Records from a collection
- - - - - - -

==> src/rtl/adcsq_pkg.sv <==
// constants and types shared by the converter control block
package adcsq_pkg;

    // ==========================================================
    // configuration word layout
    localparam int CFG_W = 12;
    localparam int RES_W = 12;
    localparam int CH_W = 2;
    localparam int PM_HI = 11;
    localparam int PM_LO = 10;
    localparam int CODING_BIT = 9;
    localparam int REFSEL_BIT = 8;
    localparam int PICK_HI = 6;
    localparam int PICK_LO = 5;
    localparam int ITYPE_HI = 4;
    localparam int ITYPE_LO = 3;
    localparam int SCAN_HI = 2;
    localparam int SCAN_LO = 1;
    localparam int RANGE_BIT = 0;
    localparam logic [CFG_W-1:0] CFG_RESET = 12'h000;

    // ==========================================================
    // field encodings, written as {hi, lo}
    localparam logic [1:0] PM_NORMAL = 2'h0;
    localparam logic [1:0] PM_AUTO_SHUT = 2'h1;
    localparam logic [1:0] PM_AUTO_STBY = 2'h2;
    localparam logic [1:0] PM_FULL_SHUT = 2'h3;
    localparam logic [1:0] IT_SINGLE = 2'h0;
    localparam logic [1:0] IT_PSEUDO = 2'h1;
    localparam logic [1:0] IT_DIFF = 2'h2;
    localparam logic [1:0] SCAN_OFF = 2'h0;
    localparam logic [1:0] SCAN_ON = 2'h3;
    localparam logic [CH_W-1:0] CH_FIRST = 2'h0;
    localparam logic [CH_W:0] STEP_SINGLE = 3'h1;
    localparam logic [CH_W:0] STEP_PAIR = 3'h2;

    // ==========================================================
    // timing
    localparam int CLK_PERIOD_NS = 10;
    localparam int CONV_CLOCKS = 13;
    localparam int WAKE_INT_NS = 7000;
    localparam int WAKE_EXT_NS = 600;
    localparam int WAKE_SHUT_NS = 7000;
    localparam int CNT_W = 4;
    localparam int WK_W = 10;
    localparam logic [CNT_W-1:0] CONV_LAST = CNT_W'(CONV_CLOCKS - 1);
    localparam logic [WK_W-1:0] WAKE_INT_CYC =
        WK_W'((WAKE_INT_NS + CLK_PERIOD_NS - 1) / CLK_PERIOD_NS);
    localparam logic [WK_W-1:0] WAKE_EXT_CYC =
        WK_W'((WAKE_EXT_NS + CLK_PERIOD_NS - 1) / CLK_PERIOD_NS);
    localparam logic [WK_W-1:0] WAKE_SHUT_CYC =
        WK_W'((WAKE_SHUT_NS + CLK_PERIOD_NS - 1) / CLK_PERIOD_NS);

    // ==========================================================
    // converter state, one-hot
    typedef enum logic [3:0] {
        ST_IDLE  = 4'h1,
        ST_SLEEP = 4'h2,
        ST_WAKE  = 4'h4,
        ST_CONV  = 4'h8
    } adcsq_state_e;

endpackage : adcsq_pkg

- - - - - - -

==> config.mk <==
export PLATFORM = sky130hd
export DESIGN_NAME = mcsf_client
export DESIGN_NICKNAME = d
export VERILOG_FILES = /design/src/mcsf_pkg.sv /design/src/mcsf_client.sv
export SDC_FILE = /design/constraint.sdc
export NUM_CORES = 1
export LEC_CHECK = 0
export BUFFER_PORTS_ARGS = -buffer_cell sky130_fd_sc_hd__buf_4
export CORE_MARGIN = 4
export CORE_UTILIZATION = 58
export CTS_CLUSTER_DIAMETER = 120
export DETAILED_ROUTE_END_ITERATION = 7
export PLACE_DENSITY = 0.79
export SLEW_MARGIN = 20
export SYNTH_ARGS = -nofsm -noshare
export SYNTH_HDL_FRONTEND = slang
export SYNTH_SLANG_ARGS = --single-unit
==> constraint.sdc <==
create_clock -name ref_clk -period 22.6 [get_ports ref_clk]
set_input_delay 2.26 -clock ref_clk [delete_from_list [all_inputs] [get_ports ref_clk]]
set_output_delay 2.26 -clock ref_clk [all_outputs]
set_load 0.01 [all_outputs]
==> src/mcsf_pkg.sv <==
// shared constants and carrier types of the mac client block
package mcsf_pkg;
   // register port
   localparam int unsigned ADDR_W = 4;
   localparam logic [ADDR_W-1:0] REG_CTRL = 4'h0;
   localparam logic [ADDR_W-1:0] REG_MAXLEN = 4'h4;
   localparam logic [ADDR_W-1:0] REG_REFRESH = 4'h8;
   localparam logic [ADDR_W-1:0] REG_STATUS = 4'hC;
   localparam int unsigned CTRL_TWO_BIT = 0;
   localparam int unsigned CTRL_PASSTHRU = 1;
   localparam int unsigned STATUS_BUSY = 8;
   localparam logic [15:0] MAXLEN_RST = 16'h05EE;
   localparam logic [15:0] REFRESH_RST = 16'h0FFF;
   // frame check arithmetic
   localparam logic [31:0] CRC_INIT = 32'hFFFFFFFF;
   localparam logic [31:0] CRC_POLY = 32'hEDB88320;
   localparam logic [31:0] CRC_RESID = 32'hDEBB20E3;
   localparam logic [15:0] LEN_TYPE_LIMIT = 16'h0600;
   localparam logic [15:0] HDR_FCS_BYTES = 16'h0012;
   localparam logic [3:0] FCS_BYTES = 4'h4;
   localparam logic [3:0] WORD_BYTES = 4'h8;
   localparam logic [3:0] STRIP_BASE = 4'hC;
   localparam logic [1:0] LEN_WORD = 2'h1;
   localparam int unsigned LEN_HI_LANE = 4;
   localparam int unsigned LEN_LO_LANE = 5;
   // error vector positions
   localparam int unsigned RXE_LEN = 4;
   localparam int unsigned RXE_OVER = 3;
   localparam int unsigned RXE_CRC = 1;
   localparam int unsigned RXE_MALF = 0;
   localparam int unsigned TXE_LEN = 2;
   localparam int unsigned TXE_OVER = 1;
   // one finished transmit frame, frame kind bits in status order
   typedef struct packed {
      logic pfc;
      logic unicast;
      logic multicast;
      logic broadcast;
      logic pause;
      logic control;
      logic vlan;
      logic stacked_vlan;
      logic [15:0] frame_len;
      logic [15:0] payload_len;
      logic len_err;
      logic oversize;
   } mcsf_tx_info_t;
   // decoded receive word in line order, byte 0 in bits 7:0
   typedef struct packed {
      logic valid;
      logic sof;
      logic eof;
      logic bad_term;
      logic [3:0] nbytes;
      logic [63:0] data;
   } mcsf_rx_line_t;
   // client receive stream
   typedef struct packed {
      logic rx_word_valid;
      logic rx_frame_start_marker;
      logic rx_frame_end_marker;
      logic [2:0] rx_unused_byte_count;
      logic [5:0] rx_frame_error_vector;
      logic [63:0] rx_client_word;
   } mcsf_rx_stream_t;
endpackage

- - - - - - -

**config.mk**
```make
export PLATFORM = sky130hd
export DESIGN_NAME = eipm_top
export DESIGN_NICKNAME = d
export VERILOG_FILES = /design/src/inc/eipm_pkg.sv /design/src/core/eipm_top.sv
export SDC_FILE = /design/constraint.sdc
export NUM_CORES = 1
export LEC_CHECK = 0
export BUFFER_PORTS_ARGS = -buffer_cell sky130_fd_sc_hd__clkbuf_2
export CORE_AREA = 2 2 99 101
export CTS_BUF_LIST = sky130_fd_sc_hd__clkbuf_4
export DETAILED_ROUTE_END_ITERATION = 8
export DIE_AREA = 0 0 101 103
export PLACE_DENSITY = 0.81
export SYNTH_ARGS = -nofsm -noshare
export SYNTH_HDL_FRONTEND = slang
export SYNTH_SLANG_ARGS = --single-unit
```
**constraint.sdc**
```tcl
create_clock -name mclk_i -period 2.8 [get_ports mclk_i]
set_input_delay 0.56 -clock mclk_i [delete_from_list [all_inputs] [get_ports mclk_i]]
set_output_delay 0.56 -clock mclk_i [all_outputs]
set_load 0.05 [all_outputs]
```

- - - - - - -

**WHAT THIS TASK INVOLVES**
From the records above, retype only the lines starting at the line that contains "WK_W'((WAKE_INT_NS + CLK_PERIOD_NS" and ending at the line that contains "endpackage : adcsq_pkg", both included.

**TASK RESPONSE**
        WK_W'((WAKE_INT_NS + CLK_PERIOD_NS - 1) / CLK_PERIOD_NS);
    localparam logic [WK_W-1:0] WAKE_EXT_CYC =
        WK_W'((WAKE_EXT_NS + CLK_PERIOD_NS - 1) / CLK_PERIOD_NS);
    localparam logic [WK_W-1:0] WAKE_SHUT_CYC =
        WK_W'((WAKE_SHUT_NS + CLK_PERIOD_NS - 1) / CLK_PERIOD_NS);

    // ==========================================================
    // converter state, one-hot
    typedef enum logic [3:0] {
        ST_IDLE  = 4'h1,
        ST_SLEEP = 4'h2,
        ST_WAKE  = 4'h4,
        ST_CONV  = 4'h8
    } adcsq_state_e;

endpackage : adcsq_pkg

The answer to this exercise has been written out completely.